## src/rtl/bbm_pkg.sv

```systemverilog
package bbm_pkg;

  typedef enum logic [1:0] {
    ST_IDLE = 2'd0,
    ST_ADDR = 2'd1,
    ST_DATA = 2'd2
  } bbm_state_e;

  // attribute bit positions used by the reservation decode
  localparam int unsigned ATTR_CORE_BIT = 0;  // 0 = core access
  localparam int unsigned ATTR_DATA_BIT = 2;  // 1 = data
  localparam int unsigned ATTR_RSV_BIT  = 3;  // 0 = reservation

endpackage

```

## src/rtl/bbm_rsv_dec.sv

```systemverilog
module bbm_rsv_dec
  import bbm_pkg::*;
#(
  parameter int unsigned ATTR_W = 4
) (
  input  logic              active,
  input  logic [ATTR_W-1:0] attr,
  output logic              rsv_n
);

  localparam logic [ATTR_W-1:0] MASK  = ATTR_W'((1 << ATTR_CORE_BIT) |
                                                (1 << ATTR_DATA_BIT) |
                                                (1 << ATTR_RSV_BIT));
  localparam logic [ATTR_W-1:0] MATCH = ATTR_W'(1 << ATTR_DATA_BIT);

  always_comb begin
    rsv_n = !(active && ((attr & MASK) == MATCH));
  end

endmodule

```

## src/rtl/bbm_beat_ctl.sv

```systemverilog
module bbm_beat_ctl #(
  parameter int unsigned AW     = 32,
  parameter int unsigned DW     = 32,
  parameter int unsigned BEATS  = 4,
  parameter int unsigned ATTR_W = 4
) (
  input  logic                clk,
  input  logic                rst_n,
  input  logic                load,
  input  logic                ld_write,
  input  logic                ld_burst,
  input  logic [AW-1:0]       ld_addr,
  input  logic [ATTR_W-1:0]   ld_attr,
  input  logic [BEATS*DW-1:0] ld_wdata,
  input  logic                beat_adv,
  input  logic                fall_back,
  output logic                burst_mode,
  output logic                write,
  output logic [ATTR_W-1:0]   attr,
  output logic [AW-1:0]       addr,
  output logic [DW-1:0]       wdata,
  output logic                first_beat,
  output logic                last_beat
);

  localparam int unsigned BW   = (BEATS > 1) ? $clog2(BEATS) : 1;
  localparam int unsigned SH   = $clog2(DW / 8);
  localparam logic [BW-1:0] LAST = BW'(BEATS - 1);

  logic [AW-1:0]       base_q,  base_d;
  logic [BEATS*DW-1:0] wbuf_q,  wbuf_d;
  logic [ATTR_W-1:0]   attr_q,  attr_d;
  logic                write_q, write_d;
  logic                breq_q,  breq_d;
  logic                mode_q,  mode_d;
  logic [BW-1:0]       beat_q,  beat_d;

  // next-state
  always_comb begin
    base_d  = base_q;
    wbuf_d  = wbuf_q;
    attr_d  = attr_q;
    write_d = write_q;
    breq_d  = breq_q;
    mode_d  = mode_q;
    beat_d  = beat_q;
    if (load) begin
      base_d  = ld_addr;
      wbuf_d  = ld_wdata;
      attr_d  = ld_attr;
      write_d = ld_write;
      breq_d  = ld_burst;
      mode_d  = ld_burst;
      beat_d  = '0;
    end else begin
      if (beat_adv)  beat_d = beat_q + 1'b1;
      if (fall_back) mode_d = 1'b0;
    end
  end

  // registers
  always_ff @(posedge clk or negedge rst_n) begin
    if (!rst_n) begin
      base_q  <= '0;
      wbuf_q  <= '0;
      attr_q  <= '0;
      write_q <= 1'b0;
      breq_q  <= 1'b0;
      mode_q  <= 1'b0;
      beat_q  <= '0;
    end else begin
      base_q  <= base_d;
      wbuf_q  <= wbuf_d;
      attr_q  <= attr_d;
      write_q <= write_d;
      breq_q  <= breq_d;
      mode_q  <= mode_d;
      beat_q  <= beat_d;
    end
  end

  always_comb begin
    burst_mode = mode_q;
    write      = write_q;
    attr       = attr_q;
    addr       = base_q + (mode_q ? '0 : (AW'(beat_q) << SH));
    wdata      = wbuf_q[int'(beat_q)*DW +: DW];
    first_beat = (beat_q == '0);
    last_beat  = !breq_q || (beat_q == LAST);
  end

  // the controller never steps past the final beat
  p_adv_not_last_r5: assert property (@(posedge clk) disable iff (!rst_n)
    beat_adv |-> !last_beat);

  // fallback only from the first beat of an active burst
  p_fallback_first_r6: assert property (@(posedge clk) disable iff (!rst_n)
    fall_back |-> (first_beat && burst_mode));

endmodule

```

## src/rtl/bbm_ctrl.sv

```systemverilog
module bbm_ctrl
  import bbm_pkg::*;
#(
  parameter int unsigned DW = 32
) (
  input  logic          clk,
  input  logic          rst_n,
  input  logic          req_valid,
  input  logic          write,
  input  logic          burst_mode,
  input  logic          first_beat,
  input  logic          last_beat,
  input  logic          bus_ta,
  input  logic          bus_bi,
  input  logic          bus_tea,
  input  logic [DW-1:0] bus_rdata,
  output logic          req_ready,
  output logic          load,
  output logic          beat_adv,
  output logic          fall_back,
  output logic          bus_ts,
  output logic          bus_bdip,
  output logic          in_xfer,
  output logic          in_data,
  output logic          rsp_done,
  output logic          rsp_err,
  output logic          rsp_rvalid,
  output logic [DW-1:0] rsp_rdata
);

  bbm_state_e    state_q, state_d;
  logic          done_q, done_d;
  logic          err_q, err_d;
  logic          rvalid_q, rvalid_d;
  logic [DW-1:0] rdata_q, rdata_d;

  // next-state
  always_comb begin
    state_d   = state_q;
    load      = 1'b0;
    beat_adv  = 1'b0;
    fall_back = 1'b0;
    done_d    = 1'b0;
    err_d     = 1'b0;
    rvalid_d  = 1'b0;
    rdata_d   = rdata_q;
    case (state_q)
      ST_IDLE: begin
        if (req_valid) begin
          load    = 1'b1;
          state_d = ST_ADDR;
        end
      end
      ST_ADDR: state_d = ST_DATA;
      ST_DATA: begin
        if (bus_tea) begin
          state_d = ST_IDLE;
          done_d  = 1'b1;
          err_d   = 1'b1;
        end else if (bus_ta) begin
          if (!write) begin
            rvalid_d = 1'b1;
            rdata_d  = bus_rdata;
          end
          if (last_beat) begin
            state_d = ST_IDLE;
            done_d  = 1'b1;
          end else begin
            beat_adv = 1'b1;
            if (!burst_mode) begin
              state_d = ST_ADDR;
            end else if (first_beat && bus_bi) begin
              fall_back = 1'b1;
              state_d   = ST_ADDR;
            end
          end
        end
      end
      default: state_d = ST_IDLE;
    endcase
  end

  // registers
  always_ff @(posedge clk or negedge rst_n) begin
    if (!rst_n) begin
      state_q  <= ST_IDLE;
      done_q   <= 1'b0;
      err_q    <= 1'b0;
      rvalid_q <= 1'b0;
      rdata_q  <= '0;
    end else begin
      state_q  <= state_d;
      done_q   <= done_d;
      err_q    <= err_d;
      rvalid_q <= rvalid_d;
      rdata_q  <= rdata_d;
    end
  end

  always_comb begin
    req_ready  = (state_q == ST_IDLE);
    bus_ts     = (state_q == ST_ADDR);
    in_data    = (state_q == ST_DATA);
    in_xfer    = (state_q != ST_IDLE);
    bus_bdip   = in_data && burst_mode && !last_beat;
    rsp_done   = done_q;
    rsp_err    = err_q;
    rsp_rvalid = rvalid_q;
    rsp_rdata  = rdata_q;
  end

  // a taken request opens an address phase next cycle
  p_accept_ts_r1: assert property (@(posedge clk) disable iff (!rst_n)
    (req_ready && req_valid) |=> bus_ts);

  // address phase lasts one cycle and leads into data
  p_ts_pulse_r2: assert property (@(posedge clk) disable iff (!rst_n)
    bus_ts |=> (!bus_ts && in_data));

  // error wins over acknowledge and closes the request
  p_tea_abort_r8: assert property (@(posedge clk) disable iff (!rst_n)
    (in_data && bus_tea) |=> (rsp_done && rsp_err && !rsp_rvalid && req_ready));

  // error status only together with done
  p_err_with_done_r10: assert property (@(posedge clk) disable iff (!rst_n)
    rsp_err |-> rsp_done);

  // done is a single-cycle pulse
  p_done_pulse_r10: assert property (@(posedge clk) disable iff (!rst_n)
    rsp_done |=> !rsp_done);

endmodule

```

## src/rtl/bbm_seq.sv

```systemverilog
module bbm_seq #(
  parameter int unsigned AW     = 32,
  parameter int unsigned DW     = 32,
  parameter int unsigned BEATS  = 4,
  parameter int unsigned ATTR_W = 4
) (
  input  logic                clk,
  input  logic                rst_n,
  input  logic                req_valid,
  output logic                req_ready,
  input  logic                req_write,
  input  logic                req_burst,
  input  logic [AW-1:0]       req_addr,
  input  logic [ATTR_W-1:0]   req_attr,
  input  logic [BEATS*DW-1:0] req_wdata,
  output logic                rsp_done,
  output logic                rsp_err,
  output logic                rsp_rvalid,
  output logic [DW-1:0]       rsp_rdata,
  output logic                bus_ts,
  output logic [AW-1:0]       bus_addr,
  output logic                bus_write,
  output logic                bus_burst,
  output logic                bus_bdip,
  output logic                bus_rsv_n,
  output logic [DW-1:0]       bus_wdata,
  input  logic [DW-1:0]       bus_rdata,
  input  logic                bus_ta,
  input  logic                bus_bi,
  input  logic                bus_tea
);

  logic              load, beat_adv, fall_back;
  logic              burst_mode, write, first_beat, last_beat;
  logic              in_xfer, in_data;
  logic [ATTR_W-1:0] attr;

  bbm_beat_ctl #(
    .AW(AW), .DW(DW), .BEATS(BEATS), .ATTR_W(ATTR_W)
  ) u_beat (
    .clk        (clk),
    .rst_n      (rst_n),
    .load       (load),
    .ld_write   (req_write),
    .ld_burst   (req_burst),
    .ld_addr    (req_addr),
    .ld_attr    (req_attr),
    .ld_wdata   (req_wdata),
    .beat_adv   (beat_adv),
    .fall_back  (fall_back),
    .burst_mode (burst_mode),
    .write      (write),
    .attr       (attr),
    .addr       (bus_addr),
    .wdata      (bus_wdata),
    .first_beat (first_beat),
    .last_beat  (last_beat)
  );

  bbm_ctrl #(
    .DW(DW)
  ) u_ctrl (
    .clk        (clk),
    .rst_n      (rst_n),
    .req_valid  (req_valid),
    .write      (write),
    .burst_mode (burst_mode),
    .first_beat (first_beat),
    .last_beat  (last_beat),
    .bus_ta     (bus_ta),
    .bus_bi     (bus_bi),
    .bus_tea    (bus_tea),
    .bus_rdata  (bus_rdata),
    .req_ready  (req_ready),
    .load       (load),
    .beat_adv   (beat_adv),
    .fall_back  (fall_back),
    .bus_ts     (bus_ts),
    .bus_bdip   (bus_bdip),
    .in_xfer    (in_xfer),
    .in_data    (in_data),
    .rsp_done   (rsp_done),
    .rsp_err    (rsp_err),
    .rsp_rvalid (rsp_rvalid),
    .rsp_rdata  (rsp_rdata)
  );

  bbm_rsv_dec #(
    .ATTR_W(ATTR_W)
  ) u_rsv (
    .active (in_xfer),
    .attr   (attr),
    .rsv_n  (bus_rsv_n)
  );

  always_comb begin
    bus_burst = in_xfer && burst_mode;
    bus_write = in_xfer && write;
  end

  // address and write data held through wait cycles
  p_hold_in_wait_r9: assert property (@(posedge clk) disable iff (!rst_n)
    (in_data && !bus_ta && !bus_tea) |=> ($stable(bus_addr) && $stable(bus_wdata)));

  // no reservation outside a transfer
  p_rsv_idle_r3: assert property (@(posedge clk) disable iff (!rst_n)
    req_ready |-> bus_rsv_n);

  // continuation strobe only inside a burst
  p_bdip_in_burst_r4: assert property (@(posedge clk) disable iff (!rst_n)
    bus_bdip |-> (bus_burst && !bus_ts));

endmodule

```

## config.mk

```make
export PLATFORM = sky130hd
export DESIGN_NAME = bbm_seq
export DESIGN_NICKNAME = d
export VERILOG_FILES = /design/src/rtl/bbm_pkg.sv /design/src/rtl/bbm_rsv_dec.sv /design/src/rtl/bbm_beat_ctl.sv /design/src/rtl/bbm_ctrl.sv /design/src/rtl/bbm_seq.sv
export SDC_FILE = /design/constraint.sdc
export NUM_CORES = 1
export LEC_CHECK = 0
export ABC_AREA = 1
export BUFFER_PORTS_ARGS = -buffer_cell sky130_fd_sc_hd__buf_2
export CORE_ASPECT_RATIO = 1.5
export CORE_MARGIN = 2
export CORE_UTILIZATION = 48
export CTS_CLUSTER_DIAMETER = 40
export DETAILED_ROUTE_END_ITERATION = 10
export PLACE_DENSITY = 0.76
export SKIP_CTS_REPAIR_TIMING = 1
export SYNTH_ARGS = -nofsm -noshare
export SYNTH_HDL_FRONTEND = slang
export SYNTH_SLANG_ARGS = --single-unit
```

## constraint.sdc

```tcl
create_clock -name clk -period 3.7 [get_ports clk]
set_clock_uncertainty 0.1 [all_clocks]
set_input_delay 0 -clock clk [delete_from_list [all_inputs] [get_ports clk]]
set_output_delay 0 -clock clk [all_outputs]
set_load 0.005 [all_outputs]
```

; Word-level counts from Yosys, hierarchy flattened
; Index checks and enable logic that the tools add are counted.
[op_classes]
n_addsub = 2
n_eq_ne = 7
shift = 1
muxes = 34
bitwise_logic = 2
n_reduce_logical = 17
[ops]
columns = cell, n
row1 = $shiftx 128x8->32, 1
row2 = $add 32x32->32, 1
row3 = $mux 1, 24
row4 = $mux 2, 8
row5 = $logic_and 1x1->1, 6
row6 = $pmux 2 s3, 1
row7 = $reduce_bool 2->1, 3
row8 = $ne 5x3->1 const B, 1
row9 = $eq 2x2->1 const B, 2
row10 = $logic_not 2->1, 2
row11 = $mux 4, 1
row12 = $reduce_and 4->1, 1
row13 = $eq 3x2->1 const B, 1
row14 = $logic_not 1->1, 3
row15 = $ne 3x3->1 const B, 1
row16 = $reduce_and 3->1, 1
row17 = $add 2x1->2 const B, 1
row18 = $eq 2x1->1 const B, 1
row19 = $ne 2x2->1 const B, 1
row20 = $not 1->1, 2
row21 = $logic_or 1x1->1, 1
[totals]
regBits = 206
in_bits = 204
out_inout_bits = 105
word_cells = 75

; Longest topological paths before layout
; Gate-level depths: netlist (run 1).
[logic_depth]
word_depth = 10
ltp_mapped = 13
depth_no_buf = 11

; Cells and area by module
; A second synthesis (run 1) with hierarchy kept.
[hier_totals]
cells_unflattened = 1268
area_unflattened_um2 = 9703.1
[by_module_without_submodules]
columns = mod, n_inst, cells_each, area_per_inst_um2, seq_area_each_um2
row1 = bbm_beat_ctl, 1, 1086, 8152.8, 4229.1
row2 = bbm_ctrl, 1, 174, 1520.2, 925.9
row3 = bbm_rsv_dec, 1, 4, 15.0, 0.0
row4 = bbm_seq, 1, 4, 15.0, 0.0

; Worst setup path before layout (run 1)
; Ideal clock, no wire load.
[synth_path]
kind = reg-to-output
from = reg u_beat.beat_q[0]
to = out bus_addr[26]
t_arrival_ns = 2.007
required_time_ns = 3.600
path_slack_ns = 1.593
stages_incl_launch_ff = 14
n_path_buf = 2
path_cell_list = dfrtp_1 buf_2 inv_1 buf_2 nor2_1 ha_1 fa_1 nand3_2 inv_1 nand2_1 inv_1 nand2_1 nand2_1 nand2_1
[synth_via]
elab_chain_len = 2
[synth_rtl]
columns = item, line_no
row1 = start: declaration, bbm_beat_ctl.sv:36  ; logic [BW-1:0] beat_q, beat_d;
row2 = start signal: assignment, bbm_beat_ctl.sv:78  ; beat_q <= beat_d;
row3 = $mux 4, bbm_beat_ctl.sv:86  ; addr = base_q + (mode_q ? '0 : (AW'(beat_q) << SH));
row4 = $add 32x32->32, bbm_beat_ctl.sv:86
row5 = end: declaration, bbm_seq.sv:21  ; output logic [AW-1:0] bus_addr,
; No other way between the ends.

; Worst setup path in the final report (run 1)
[layout_path]
from = reg u_ctrl.state_q[1]
to = reg u_beat.mode_q (netlist: u_beat.burst_mode)
[layout_via]
elab_chain_len = 3
word_cells_on_any_way = 6
cone_classes = 1 x eq/ne / 3 x mux / 2 x reduce/logical
[layout_rtl]
columns = item, line_no
row1 = start: declaration, bbm_ctrl.sv:31  ; bbm_state_e state_q, state_d;
row2 = start signal: assignment, bbm_ctrl.sv:92  ; state_q <= state_d;
row3 = $eq 2x2->1 or $logic_not 2->1 (tied branches), bbm_ctrl.sv:47  ; case (state_q)
row4 = $mux 1, bbm_ctrl.sv:47
row5 = $reduce_bool 2->1 (no source line) or $mux 1 (tied branches), n/a
row6 = end signal: assignment, bbm_beat_ctl.sv:77  ; mode_q <= mode_d;
row7 = end: declaration, bbm_beat_ctl.sv:35  ; logic mode_q, mode_d;
; Several ways; a longest one is shown, not always the timed one.
; A chain may end at the register's enable or synchronous reset.

==> metrics.md, run 1 <==
| Metric | Value |
|---|---|
| Status | `complete, no violations` |
| Initial DRC count | `around 1000` |
| Critical Path Max Stage Delay | `roughly 550 ps` |
| Worst path slowest cell | `dlygate4sd3_1` |
| Initial core utilization | `0.486` |
| Tcrit/Tclk final | `0.799` |
| Largest net degree at the start of global routing | `roughly 120` |
| Total iterations of the first detailed-routing run | `7` |
| Share of the synthesized area in the top cell type | `0.538` |
| Syn_area_per_cell | `approximately 7.7 µm²` |
| CTS clock-pin slew for the worst setup and hold paths | `approximately 60 ps` |
| FF+latch count, synth | `roughly 200` |
| Crit end category | `flip-flop` |
| Antenna Nets Post-Route | `0` |
| Fillers | `between 1000 and 1500` |
| CTS tree | `built` |
| I/O pins | `around 300` |
| Final Setup Violations | `0` |
| Crit path max fanout | `58` |
| Share of cells above drive strength 1 | `0.216` |
| Area leader, netlist | `dfrtp_1` |
| Leak pwr | `around 7.6 nW` |
| Final WL | `roughly 33 mm` |
| Slew of the pin with the lowest slew margin | `about 1100 ps` |
| Pre-CTS setup slack | `between 1000 and 1500 ps` |
| Arr. time, crit path | `roughly 3300 ps` |
| Register area share after synthesis | `0.538` |
| R2R setup slack | `approximately 740 ps` |
| Mapped Cells | `about 1200` |
| Core area | `roughly 20000 µm²` |
| Die W | `119 µm` |
| First-pass GRT wire length | `44.3 mm` |
| Worst Hold Class | `in -> async` |
| Clock root buffer | `clkbuf_16` |
| Worst path required time | `around 4000 ps` |
| CTS Sinks | `around 210` |
| Port-buffer cells | `between 300 and 400` |
| Vias in the first global route | `around 9000` |
| Final nets | `1935` |
| Max transition margin | `0.269` |
| Area growth from synthesis to layout | `48.2%` |
| Post-route DRC | `0` |
| Worst skew pair latency | `roughly 530 ps` |
| Max_cap viols | `0` |
| Pins Over Slew Limit | `0` |
| Total Neg Setup Slack | `0 ps` |
| Max H-tree Level | `1` |
| Gr usage total | `0.262` |
| Worst setup margin | `742 ps` |
| Number of antenna violations at the first check in global routing | `1` |
| Final min period | `2960 ps` |
| VDD IR max | `around 480 µV` |
| Area contributors post-synth | `dfrtp_1 54%, nand2_1 27%, nor2_1 4.7%` |
| Synth warn | `0` |
| Via count | `a little over 10000` |
| CTS Buf Count | `28` |
| Final hold viol count | `0` |
| CP cell instances | `nor2_4, nand2_4, inv_4, buf_4, nor2_1, o21ai_0, nand2_1, dlygate4sd3_1` |
| Crit path kind | `reg -> reg` |
| Startpoint types | `flip-flop` |
| Avg WL per Cell | `16.6 µm` |
| Total die area | `21000 µm²` |
| RSZ-0062 raised after global routing | `no` |
| Gr ovfl total | `0` |
| Routability cong. | `around 0.89` |
| Power per cell area | `approximately 740 nW/µm²` |
| Hpwl dp | `18.6 mm` |
| Synth Cell Area | `approximately 9500 µm²` |
| Crit Reg-Reg Startpoint | `u_ctrl.state_q[1]` |
| Power Total | `approximately 0.010 W` |
| Worst r2r path cells | `8` |
| Worst r2r dst | `u_beat.burst_mode` |
| Post-synth cell types | `24` |
| Fmax | `approximately 340 MHz` |
| Die height | `~180 µm` |
| Syn nets | `~1400` |
| CP delay by family, top | `buffers and inverters` |
| Post-Route Utilization | `0.720` |
| Max clock buf depth | `3` |
| Worst Path Buf+Inv | `3` |
| Row Count | `between 60 and 70` |
| Vias per Instance | `5.16` |
-- power breakdown --
part           total, W  internal [W]  leakage, nW  switching, W
Combinational   0.00363       0.00149         4.62       0.00214
Sequential      0.00408       0.00331         2.55      0.000769
Clock           0.00271       0.00162        0.458       0.00109
Total            0.0104       0.00641         7.63       0.00400
-- Yosys cell counts, drive strengths merged --
master	number
xnor2	6
nor2	121
inv	21
o22ai	33
or4	1
fa	1
nand2	679
o21ai	72
dfrtp	205
nand3b	12
clkbuf	16
nor3	1
nand3	9
ha	4
xor2	9
buf	48
a21oi	2
-- placed cells by master, fill, tap and decap left out, drive strengths merged --
cell type,n
a21oi,2
buf,316
bufinv,2
clkbuf,35
clkinv,9
clkinvlp,3
dfrtp,205
diode,2
dlygate4sd3,203
fa,1
ha,4
inv,24
nand2,679
nand3,9
nand3b,12
nor2,121
nor3,1
o21ai,72
o22ai,33
or4,1
xnor2,6
xor2,9
-- stage by stage --
step	hold WS [ps]	cell area, µm²	instances
final	46.4	14100	2009
after global routing	84.3	14100	2008
after global placement	93.2	11100	1753
after CTS	-467	12100	1804
after detailed placement	95.5	11100	1753
after floorplan	-396	9540	1240
-- layer usage --
layer / track usage / vias up / part of all wire
met4: 0.110 / 0 / 0.045
met2: 0.459 / 538 / 0.52
li1: - / 4829 / -
met1: 0.313 / 4883 / 0.36
met5: 0 / - / 0
met3: 0.0512 / 125 / 0.069
-- worst max path at each step --
stage	endpoint	slack, ps	cells after the start	from
after floorplan	bus_addr[26]	1590	13	u_beat.beat_q[0]
after global placement	u_beat.wbuf_q[108]	1260	6	u_ctrl.state_q[1]
after detailed placement	u_beat.base_q[17]	1230	6	u_ctrl.state_q[1]
after CTS	bus_addr[28]	780	12	u_beat.beat_q[1]
after global routing	u_beat.burst_mode	530	8	u_ctrl.state_q[1]
final	u_beat.burst_mode	740	8	u_ctrl.state_q[1]
-- cell type report --
cell class / count / area (µm²) / area share
multi-input combinational: 950 / 3960 / 0.280
antenna: 2 / 5.00 / 0.000354
clock inverter: 17 / 200 / 0.0142
timing repair buffer: 520 / 3680 / 0.260
clock buffer: 34 / 753 / 0.0533
tap: 260 / 325 / 0.0230
sequential: 205 / 5130 / 0.363
inverter: 21 / 81.3 / 0.00575
-- logic make-up (layout without fill, tap and decap cells) --
logic type,Yosys count,count (layout),share of synthesized area
buffers and inverters,85,592,0.0477
AND/OR/NAND/NOR,823,823,0.333
flip-flops,205,205,0.538
XOR/XNOR,15,15,0.0138
AO/OA/AOI/OAI,107,107,0.0605
adder cells (fa/ha/maj),5,5,0.00735
other,0,2,0
-- worst register-to-register path: cells and delay by family (launching register included) --
family	cells	cell delay [ps]
buf+inv	3	1500
compound gates	1	80
simple gates	4	730
flops	1	440
-- registers in the layout (all words and copies together), names as in the netlist, 2 cells and up --
| signal | count |
|---|---|
| u_beat.wbuf_q | 128 |
| u_beat.attr | 3 |
| u_ctrl.state_q | 2 |
| u_beat.base_q | 32 |
| u_ctrl.rsp_rdata | 32 |
| u_beat.beat_q | 2 |
Power figures use the tool's default switching activity.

——

Work request => Your task is to copy each line of the listing that holds the word "around".

Response =>
| Initial DRC count | `around 1000` |
| I/O pins | `around 300` |
| Leak pwr | `around 7.6 nW` |
| Worst path required time | `around 4000 ps` |
| CTS Sinks | `around 210` |
| Vias in the first global route | `around 9000` |
| VDD IR max | `around 480 µV` |
| Routability cong. | `around 0.89` |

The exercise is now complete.